The ElfQuiz Parody: The Revisionist History: Take-a-Look 1: Perspire and Blight

Chapter 3: Stepping in and Messing Everything Up
Clearbrook was an addict. If there was something for her to get hooked on, she would find it. It could be food in general, dreamberries, the even-more-addictive moonpetal flowers, or just about anything else. She stood there, her head spinning like an off-balance top, and tried to drain a "cactus" (but since this was actually a swamp, she got a dead frog instead) of its water. Gulping down the vulgar substance, she sighed deeply and said, "Oh, my, my, am I ever high..."

Sitting beside his mother, Scouter could do little but hang his head in agony. Why his family had to humiliate him at every turn of the trail, he did not know. It had all begun many turns back, before his birth. Several events which he had no control over now haunted him with every passing hour. Feeling sick of it all, he kicked the ground, but only succeeded in unearthing a cockroach.

Meanwhile, One-Eye was in his usual mood: awful. He tended to mumble... a lot. Few elves ever paid any attention to him. Since he was quoted with saying, "Another day, another dumb human," "I never liked this in the first place," and even "My life is falling apart even as I speak," he was unanimously hated by others.

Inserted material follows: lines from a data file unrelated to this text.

**src/rtl/dla_hld_ram_stream_reader_pkg.sv**
```systemverilog
// dla_hld_ram_stream_reader_pkg: shared FSM type and read-latency limits for the RAM stream reader
package dla_hld_ram_stream_reader_pkg;
  typedef enum logic [1:0] {IDLE, ISSUE, DRAIN} state_t;
  localparam int MIN_READ_LATENCY = 1;
  localparam int MAX_READ_LATENCY = 4;
  function automatic bit read_latency_ok(int l);
    return l >= MIN_READ_LATENCY && l <= MAX_READ_LATENCY;
  endfunction
endpackage

```
**src/rtl/dla_hld_ram_stream_reader_outbuf.sv**
```systemverilog
// dla_hld_ram_stream_reader_outbuf: small register FIFO holding returned {last, data} words
module dla_hld_ram_stream_reader_outbuf
  import dla_hld_ram_stream_reader_pkg::*;
#(
  parameter int DEPTH = 4,
  parameter int WIDTH = 33
) (
  input  logic             clock,
  input  logic             resetn,
  input  logic             wr_en,
  input  logic [WIDTH-1:0] wr_data,
  input  logic             rd_en,
  output logic [WIDTH-1:0] rd_data,
  output logic             empty
);
  localparam int PW = $clog2(DEPTH);
  localparam int CW = $clog2(DEPTH + 1);
  logic [WIDTH-1:0] mem [DEPTH];
  logic [PW-1:0] wr_ptr, rd_ptr;
  logic [CW-1:0] count;
  function automatic logic [PW-1:0] ptr_inc(logic [PW-1:0] p);
    return p == PW'(DEPTH - 1) ? '0 : p + PW'(1);
  endfunction
  always_ff @(posedge clock or negedge resetn)
    if (!resetn) begin
      wr_ptr <= '0;
      rd_ptr <= '0;
      count <= '0;
    end else begin
      wr_ptr <= wr_en ? ptr_inc(wr_ptr) : wr_ptr;
      rd_ptr <= rd_en ? ptr_inc(rd_ptr) : rd_ptr;
      count <= count + CW'(wr_en) - CW'(rd_en);
    end
  // Storage needs no reset: a word is only visible once counted in.
  always_ff @(posedge clock)
    if (wr_en) mem[wr_ptr] <= wr_data;
  assign rd_data = mem[rd_ptr];
  assign empty = count == '0;
endmodule

```
**src/rtl/dla_hld_ram_stream_reader.sv**
```systemverilog
// dla_hld_ram_stream_reader: streams a wrapping range of RAM words out of a fixed-latency read port,
// with credit flow control so the small output buffer can never overflow under backpressure.
module dla_hld_ram_stream_reader
  import dla_hld_ram_stream_reader_pkg::*;
#(
  parameter int DEPTH = 512,
  parameter int WIDTH = 32,
  parameter int READ_LATENCY = 2,
  localparam int ADDR = $clog2(DEPTH),
  localparam int OUTBUF_DEPTH = READ_LATENCY + 2
) (
  input  logic             clock,
  input  logic             resetn,
  input  logic             cmd_valid,
  output logic             cmd_ready,
  input  logic [ADDR-1:0]  cmd_base_addr,
  input  logic [ADDR:0]    cmd_count,
  output logic [ADDR-1:0]  ram_address,
  output logic             ram_read_enable,
  output logic             ram_in_clock_en,
  output logic             ram_out_clock_en,
  input  logic [WIDTH-1:0] ram_readdata,
  output logic             out_valid,
  input  logic             out_ready,
  output logic [WIDTH-1:0] out_data,
  output logic             out_last,
  output logic             busy
);
  localparam int CW = $clog2(OUTBUF_DEPTH + 1);
  if (!read_latency_ok(READ_LATENCY) || DEPTH < 2) begin : g_bad_param
    $error("dla_hld_ram_stream_reader: illegal DEPTH or READ_LATENCY");
  end
  state_t state, state_nxt;
  logic [ADDR-1:0] addr;
  logic [ADDR:0] remaining;
  logic [CW-1:0] credits;
  logic [READ_LATENCY-1:0] pipe_valid, pipe_last;
  logic issue, issue_last, pop, buf_empty;
  logic [WIDTH:0] buf_word;
  always_comb begin
    cmd_ready = state == IDLE;
    busy = state != IDLE;
    issue = state == ISSUE && credits != '0;
    issue_last = issue && remaining == (ADDR + 1)'(1);
    state_nxt = state;
    if (cmd_ready && cmd_valid && cmd_count != '0) state_nxt = ISSUE;
    if (issue_last) state_nxt = DRAIN;
    if (state == DRAIN && pop && out_last) state_nxt = IDLE;
  end
  always_ff @(posedge clock or negedge resetn)
    if (!resetn) begin
      state <= IDLE;
      credits <= CW'(OUTBUF_DEPTH);
      pipe_valid <= '0;
      pipe_last <= '0;
      addr <= '0;
      remaining <= '0;
    end else begin
      state <= state_nxt;
      credits <= credits - CW'(issue) + CW'(pop);
      // Shift the issue strobe in at bit 0; the top bit lines up with ram_readdata.
      pipe_valid <= READ_LATENCY'({pipe_valid, issue});
      pipe_last <= READ_LATENCY'({pipe_last, issue_last});
      if (cmd_ready && cmd_valid) begin
        addr <= cmd_base_addr;
        remaining <= cmd_count;
      end else if (issue) begin
        addr <= addr == ADDR'(DEPTH - 1) ? '0 : addr + ADDR'(1);
        remaining <= remaining - (ADDR + 1)'(1);
      end
    end
  dla_hld_ram_stream_reader_outbuf #(
    .DEPTH(OUTBUF_DEPTH),
    .WIDTH(WIDTH + 1)
  ) u_outbuf (
    .clock(clock),
    .resetn(resetn),
    .wr_en(pipe_valid[READ_LATENCY-1]),
    .wr_data({pipe_last[READ_LATENCY-1], ram_readdata}),
    .rd_en(pop),
    .rd_data(buf_word),
    .empty(buf_empty)
  );
  assign out_valid = !buf_empty;
  assign out_data = buf_word[WIDTH-1:0];
  assign out_last = out_valid && buf_word[WIDTH];
  assign pop = out_valid && out_ready;
  assign ram_address = addr;
  assign ram_read_enable = issue;
  assign ram_in_clock_en = 1'b1;
  assign ram_out_clock_en = 1'b1;
endmodule

```
**config.mk**
```make
export PLATFORM = sky130hd
export DESIGN_NAME = dla_hld_ram_stream_reader
export DESIGN_NICKNAME = d
export VERILOG_FILES = /design/src/rtl/dla_hld_ram_stream_reader_pkg.sv /design/src/rtl/dla_hld_ram_stream_reader_outbuf.sv /design/src/rtl/dla_hld_ram_stream_reader.sv
export SDC_FILE = /design/constraint.sdc
export NUM_CORES = 1
export LEC_CHECK = 0
export ABC_AREA = 1
export CORE_MARGIN = 2
export CORE_UTILIZATION = 55
export CTS_CLUSTER_SIZE = 25
export DETAILED_ROUTE_END_ITERATION = 8
export PLACE_DENSITY = 0.84
export SLEW_MARGIN = 30
export SYNTH_ARGS = -nofsm -noshare
export SYNTH_HDL_FRONTEND = slang
export SYNTH_SLANG_ARGS = --single-unit
```
**constraint.sdc**
```tcl
create_clock -name clock -period 3.9 [get_ports clock]
set_input_delay 0.39 -clock clock [delete_from_list [all_inputs] [get_ports clock]]
set_output_delay 0.39 -clock clock [all_outputs]
set_load 0.02 [all_outputs]
```
==> results.cfg <==
[run_status]
status = completed

[placement]
placed_area_sq_mm = 0.00817
port_buffers = 100
gp_congestion = 0.850
placed_cells = 865
dpl.hpwl_um = 9290

[sta]
tightest_slew_ps = 813
min_period_over_period_pct = 81.0
period_minus_slack_ps = 3160
hold_viol_final = 0
finClkSkew_ps = 3.88
slew_viol_final = 0
rsz0062_at_grt = no
final.setup.tns_ps = 0
slew-limit-headroom_pct = 45.7
setup_viol = 0
fmax_mhz = 317

[worst_setup_path]
crit_type = reg2out
cp.arrival_ps = 2770
crit_chain = clkinv_2 -> nand2_1 -> nand3_1 -> a21boi_0 -> clkdlybuf4s50_1
critPathMaxStageDelay_ps = 670
end_kind = output port
r2r_start = u_outbuf.count[1]
crit_end = out_last
cp_top_family = buffers and inverters
required_ps = 3510
slowest_stage = clkdlybuf4s50_1
timing.rr.end = u_outbuf.count[2]
cp-startpoint = u_outbuf.rd_ptr[0]
rrSetupSlack_ps = 1800
startpoint_type = flop
critPathBufInv = 2
path_max_fanout = 67
rr_worst_depth = 9
cp.depth = 5

[cells_and_area]
n_antenna_cell = 0
fillers = 882
stdcell_count = 897
final_area_sq_mm = 0.00875
area_growth_pct = 24.7
final_net_count = 780
drive_gt1_share_pct = 6.90

[floorplanning]
fp.dieH_um = 117
die-area_sq_mm = 0.0137
core_sq_mm = 0.0125
num_io_pins = 103
initial_utilization_pct = 56.1
die_w_um = 117
rows = 41

[clock_network]
ctsHoldBuffers = 0
htreeDepth = 4
cts-root-buf = clkbuf_16
clockBufferDepth = 2
cts_tree = built
cts_sinks = 167
cts_resized = 0
cts.clk_slew.worst_paths_ps = 60
post_cts_buffers = 0
clock_latency_ps = 420
cts_buffers = 17

[synth]
synth_most_common_cell = edfxtp_1
ys_seq_area_share_pct = 69.0
synth_area_sq_mm = 0.00702
synth_seq_cells = 167
netlist.area_leader.share_pct = 56.5
avgSynthCellArea_sq_um = 11.5
synth_ff_type = edfxtp_1
async_flop_share_pct = 21.0
synth.distinct_cells = 33
ys_top_cells_by_count = 132 x edfxtp_1, 97 x nand2_1, 91 x nor2_1
synth_edf_count = 132
yosysTopAreaCell = edfxtp_1
yosys_warnings = 0
syn_inst = 609
synth_area_leaders = edfxtp_1 56%, dfrtp_1 12%, o21ai_0 5.3%

[global_route]
grt_pass1_vias = 4906
grt_overflow = 0
grt_max_degree = 69
grt_usage_pct = 23.6
antenna_found_initial = 0
grt_pass1_wl_um = 24000

[routing]
drt_pass1_iterations = 6
drc = 0
wirelength_um = 15200
drt-initial-drc-count = 561
ant_nets = 0
num_vias = 4956
wl_per_cell_um = 16.9
viasPerCell = 5.53

[power]
leakage_nw = 3.35
p_total_mw = 7.93
powerDensity_mw_per_mm2 = 906
peakVddDrop_uv = 537

[job]
maxCapViolCount = 0

[worst_hold_path]
hp-class = reg2reg
[stage by stage]
stage                     hold WS [ps]  worst slack, ps  utilization, %
after CTS                          354              762            69.9
final                              360              742            69.9
after global routing               363              573            69.9
after global placement             332             1370            65.2
after floorplan                   94.4             1890               -
after detailed placement           336             1220            65.2
[how the worst min path moves through the flow]
stage                  start            end  slack (ps)  cells after the start
2_1_floorplan         resetn     credits[0]          90                      0
3_3_place_gp   pipe_valid[0]  pipe_valid[1]         330                      0
3_5_place_dp    pipe_last[0]   pipe_last[1]         340                      0
4_1_cts        pipe_valid[0]  pipe_valid[1]         350                      0
5_1_grt        pipe_valid[0]  pipe_valid[1]         360                      0
6_report       pipe_valid[0]  pipe_valid[1]         360                      0
[routing by layer]
metal  up-vias  routed length [um]  GRT usage [%]
li1       2308                   -              -
met1      2403                6020           29.9
met2       220                7920           40.3
met3        25                 977           4.53
met4         0                 256           9.96
met5         -                   0              0
[cell families (layout without fill, tap and decap cells)]
logic type	after synthesis	count (layout)	synth area share, %
buf+inv	73	188	4.62
xor+xnor	10	10	1.25
flops	167	167	69.0
compound gates	118	118	9.34
simple gates	227	227	13.2
fa+ha+maj	13	13	2.53
other cells	1	2	0.0534
[cell usage in the layout, fill, tap and decap left out, types with 2 or more instances in the layout]
cell type / instances
o211ai_1: 2
conb_1: 2
nand3_2: 2
ha_1: 11
clkinv_1: 2
o21ai_0: 75
dfrtp_1: 33
nor2_2: 2
o21ai_1: 3
clkinv_2: 2
xor2_1: 3
clkbuf_16: 17
nor2_1: 91
xnor2_1: 7
inv_6: 2
clkbuf_1: 3
inv_1: 44
nand2_1: 97
clkdlybuf4s50_1: 100
edfxtp_1: 132
a21oi_1: 2
o22ai_1: 32
buf_4: 10
fa_1: 2
nand3_1: 30
clkinvlp_4: 4
bufinv_16: 3
[final cells by class]
type                       instances  area (sq um)  share of cell area (%)
inverter                          46           176                    2.02
multi-input combinational        370          1860                    21.2
sequential                       167          4840                    55.3
timing repair buffer             110          1080                    12.3
clock buffer                      20           437                    4.99
clock inverter                    12           150                    1.72
tap                              172           215                    2.46
[flip-flops by register name, indices dropped and copies added (netlist names)]
signal / flops
pipe_valid: 2
pipe_last: 2
credits: 3
state: 2
remaining: 10
u_outbuf.wr_ptr: 2
ram_address: 9
u_outbuf.rd_ptr: 2
u_outbuf.count: 3
u_outbuf.mem: 132
[where the power goes]
part | internal [mW] | switching, mW | leakage (nW) | total, mW
registers | 2.64 | 0.259 | 1.65 | 2.90
logic | 1.26 | 2.11 | 1.43 | 3.38
clock network | 1.00 | 0.654 | 0.272 | 1.66
Note: power is estimated with default switching activity, not from simulation.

To be direct and honest, the malfunctional family probably would have just stayed there. But then a familiar green-clad Wolfrider started to descend from the cliffs. She called out to them, "You can't just stay here ALONE FOREVER!"

"Just watch us, why don't you," grumbled One-Eye, but he was wisely ignored.

Scouter sprang to his feet, glad to be relieved of taking care of his relatives. "Where to? Where to??" the youth exclaimed, jumping and twirling a full 360.

The one comment that came from the mouth of Clearbrook was, "Huh?!" It was only excusable because she was currently high on water (or maybe the frog).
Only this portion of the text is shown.